Royal Birds by Lynn Hatzius. All images courtesy of Viktor Wynd Fine Art Inc.
There is no way to really describe what goes on at The Last Tuesday Society, it simply has to be seen. In a word: it is spectacular. It beggars belief. You end up just LOOKING, overwhelmed by all this weird and wonderful stuff, no idea why you like it – only that you do.

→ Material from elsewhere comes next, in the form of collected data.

[config.mk]
export PLATFORM = sky130hd
export DESIGN_NAME = ifu_fetch_flat
export DESIGN_NICKNAME = d
export VERILOG_FILES = /design/src/rtl/ifu_fetch_pkg.sv /design/src/rtl/ifu_fetch_if.sv /design/src/rtl/ifu_fifo.sv /design/src/rtl/ifu_fetch.sv /design/src/flat_wrapper.sv
export SDC_FILE = /design/constraint.sdc
export NUM_CORES = 1
export LEC_CHECK = 0
export ABC_AREA = 1
export BUFFER_PORTS_ARGS = -buffer_cell sky130_fd_sc_hd__buf_2
export CORE_MARGIN = 8
export CORE_UTILIZATION = 60
export CTS_BUF_LIST = sky130_fd_sc_hd__clkbuf_8
export DETAILED_ROUTE_END_ITERATION = 8
export GPL_TIMING_DRIVEN = 1
export PLACE_DENSITY_LB_ADDON = 0.05
export SLEW_MARGIN = 20
export SYNTH_ARGS = -nofsm -noshare
export SYNTH_HDL_FRONTEND = slang
export SYNTH_SLANG_ARGS = --single-unit
[constraint.sdc]
create_clock -name clk -period 8.7 [get_ports clk]
set_clock_uncertainty 0.1 [all_clocks]
set_input_delay 1.74 -clock clk [delete_from_list [all_inputs] [get_ports clk]]
set_output_delay 1.74 -clock clk [all_outputs]
set_load 0.02 [all_outputs]
[src/rtl/ifu_fetch_pkg.sv]
// Fetch stage shared definitions: widths, FSM encodings,
// the instruction queue entry layout and an alignment helper.
package ifu_fetch_pkg;

    localparam int XLEN       = 32;
    localparam int INSTR_SIZE = 32;

    localparam logic [1:0] IFU_IDLE  = 2'd0;
    localparam logic [1:0] IFU_FETCH = 2'd1;
    localparam logic [1:0] IFU_HALT  = 2'd2;

    typedef struct packed {
        logic [INSTR_SIZE-1:0] instr;
        logic [XLEN-1:0]       pc;
        logic                  err;
    } ir_entry_t;

    function automatic logic [XLEN-1:0] word_align(
        input logic [XLEN-1:0] a
    );
        return a & ~XLEN'(3);
    endfunction

endpackage

[src/rtl/ifu_fetch_if.sv]
// Instruction memory channel: valid/ready request, always-accepted
// in-order response. master = fetch stage, slave = memory.
interface ifu_fetch_if;
    import ifu_fetch_pkg::*;

    logic                  ifu_req_valid;
    logic                  ifu_req_ready;
    logic [XLEN-1:0]       ifu_req_addr;
    logic                  ifu_rsp_valid;
    logic [INSTR_SIZE-1:0] ifu_rsp_instr;
    logic                  ifu_rsp_err;

    modport master (
        output ifu_req_valid,
        output ifu_req_addr,
        input  ifu_req_ready,
        input  ifu_rsp_valid,
        input  ifu_rsp_instr,
        input  ifu_rsp_err
    );

    modport slave (
        input  ifu_req_valid,
        input  ifu_req_addr,
        output ifu_req_ready,
        output ifu_rsp_valid,
        output ifu_rsp_instr,
        output ifu_rsp_err
    );

endinterface
`src/rtl/serial_sub_pkg.sv`:
```
// serial_sub_pkg: shared types and constants for the bit-serial subtractor.
// Holds the FSM state encoding and the default operand width.
package serial_sub_pkg;

  localparam int unsigned SERIAL_SUB_W = 8;

  typedef enum logic [1:0] {
    IDLE  = 2'd0,
    SHIFT = 2'd1,
    DONE  = 2'd2
  } state_t;

endpackage

```
`src/rtl/serial_subtractor_fs_cell.sv`:
```
// fs_cell: combinational single-bit full subtractor.
// Computes a - b - bi as a difference bit and a borrow out.
module fs_cell (
  input  logic a,
  input  logic b,
  input  logic bi,
  output logic d,
  output logic bo
);

  assign d  = a ^ b ^ bi;
  assign bo = (~a & b) | (~(a ^ b) & bi);

endmodule

```
`src/rtl/serial_subtractor.sv`:
```
// serial_subtractor: bit-serial d = a - b, LSB first, one bit per clock.
// Define SERIAL_SUB_OVF_EN to build the signed-overflow flag; otherwise ovf is 0.
module serial_subtractor
  import serial_sub_pkg::*;
#(
  parameter int unsigned W = SERIAL_SUB_W
) (
  input  logic         clk,
  input  logic         rst,
  input  logic         start,
  input  logic [W-1:0] a,
  input  logic [W-1:0] b,
  output logic         busy,
  output logic         done,
  output logic [W-1:0] d,
  output logic         bo,
  output logic         ovf
);

  localparam int unsigned CW = $clog2(W);
  localparam logic [CW-1:0] LAST = CW'(W - 1);

  state_t r_state;
  state_t w_next;

  logic [W-1:0]  r_sa;
  logic [W-1:0]  r_sb;
  logic [W-1:0]  r_d;
  logic [CW-1:0] r_cnt;
  logic          r_br;
  logic          r_bo;

  logic w_load;
  logic w_last;
  logic w_diff;
  logic w_bout;

  assign w_load = start &&
                  ((r_state == IDLE) || (r_state == DONE));
  assign w_last = (r_state == SHIFT) && (r_cnt == LAST);

  fs_cell u_cell (
    .a  (r_sa[0]),
    .b  (r_sb[0]),
    .bi (r_br),
    .d  (w_diff),
    .bo (w_bout)
  );

  // State register.
  always_ff @(posedge clk or posedge rst) begin
    if (rst) r_state <= IDLE;
    else     r_state <= w_next;
  end

  // Next-state: start only counts in IDLE/DONE; SHIFT runs W cycles.
  always_comb begin
    w_next = r_state;
    unique case (r_state)
      IDLE:    if (start) w_next = SHIFT;
      SHIFT:   if (w_last) w_next = DONE;
      DONE:    w_next = start ? SHIFT : IDLE;
      default: w_next = IDLE;
    endcase
  end

  // Moore outputs decoded from the current state.
  always_comb begin
    busy = 1'b0;
    done = 1'b0;
    unique case (r_state)
      SHIFT:   busy = 1'b1;
      DONE:    done = 1'b1;
      default: ;
    endcase
  end

  // Datapath: load operands, then feed the cell one bit pair per cycle.
  always_ff @(posedge clk or posedge rst) begin
    if (rst) begin
      r_sa  <= '0;
      r_sb  <= '0;
      r_d   <= '0;
      r_cnt <= '0;
      r_br  <= 1'b0;
      r_bo  <= 1'b0;
    end else if (w_load) begin
      r_sa  <= a;
      r_sb  <= b;
      r_d   <= '0;
      r_cnt <= '0;
      r_br  <= 1'b0;
    end else if (r_state == SHIFT) begin
      r_sa  <= {1'b0, r_sa[W-1:1]};
      r_sb  <= {1'b0, r_sb[W-1:1]};
      r_d   <= {w_diff, r_d[W-1:1]};
      r_br  <= w_bout;
      r_cnt <= r_cnt + CW'(1);
      if (w_last) r_bo <= w_bout;
    end
  end

  assign d  = r_d;
  assign bo = r_bo;

`ifdef SERIAL_SUB_OVF_EN
  logic r_ovf;

  // Signed overflow: borrow into the MSB differs from borrow out of it.
  always_ff @(posedge clk or posedge rst) begin
    if (rst)         r_ovf <= 1'b0;
    else if (w_last) r_ovf <= r_br ^ w_bout;
  end

  assign ovf = r_ovf;
`else
  assign ovf = 1'b0;
`endif

endmodule

```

I actually went to The Last Tuesday Society to see ‘Beasts Royal’, the art exhibition running until 8th January at the adjacent Victor Wynd Fine Art gallery – and I’ll get to that in a minute. But this place … ! When later that night I told a friend how amazing it was, she just looked horrified – because there’s a lot of taxidermy. Dead, stuffed animals feature heavily. But this is why this place needs to be seen, because there is something incredible and spell-binding about it. I don’t know, maybe I’m the odd one for not finding the silent, staring animals horrifying. After all, I was raised by people who thought nothing of letting their five-year-old help scraping meat off the elk bones after the annual hunt. (‘That’s right darling, toss it in the mince bucket.’)
Bowerbird by Natasha Chambers
So what IS all this wonderful stuff then? Well, there are butterflies. And lots of prints and pictures. Animal skeletons, and some old human skulls which look real. It’s a little bit like the Sir John Soane’s museum in Holborn, but it’s more random than that. There is a pack of playing cards with naked transsexuals, a golliwog orchestra, rusty keys, seashells, toys and two-headed cuddly bears. There are books too: ‘Dial “O” for Orgy’, ‘The Virgin Soldiers’ and something called ‘The Cunt Colouring Book’. I reached out for the latter to see if it’s what it sounded like … oh my. Ladies, you might need a hand mirror to get the shading right.
The Fool by EC Woodard
Back upstairs in the gallery, the taxidermy theme runs strongly through the ‘Beasts Royal’ exhibition too. This isn’t usually the case, says ‘majordomo’ Patrick Knill, as the show changes several times a year. The art, mostly one-off pieces curated by Alice Herrick, is themed around animals and nature. The works are shown in the midst of a jungle of animals – there’s a parrot, a fox, some sort of small camel, a lion, a spotted creature I think may be a hyena, and a full-sized polar bear raised on two legs. There are some amazing little cabinets on display too, including a dressed-up frog reading Dickens, and a priceless setting of eight squirrels playing cards.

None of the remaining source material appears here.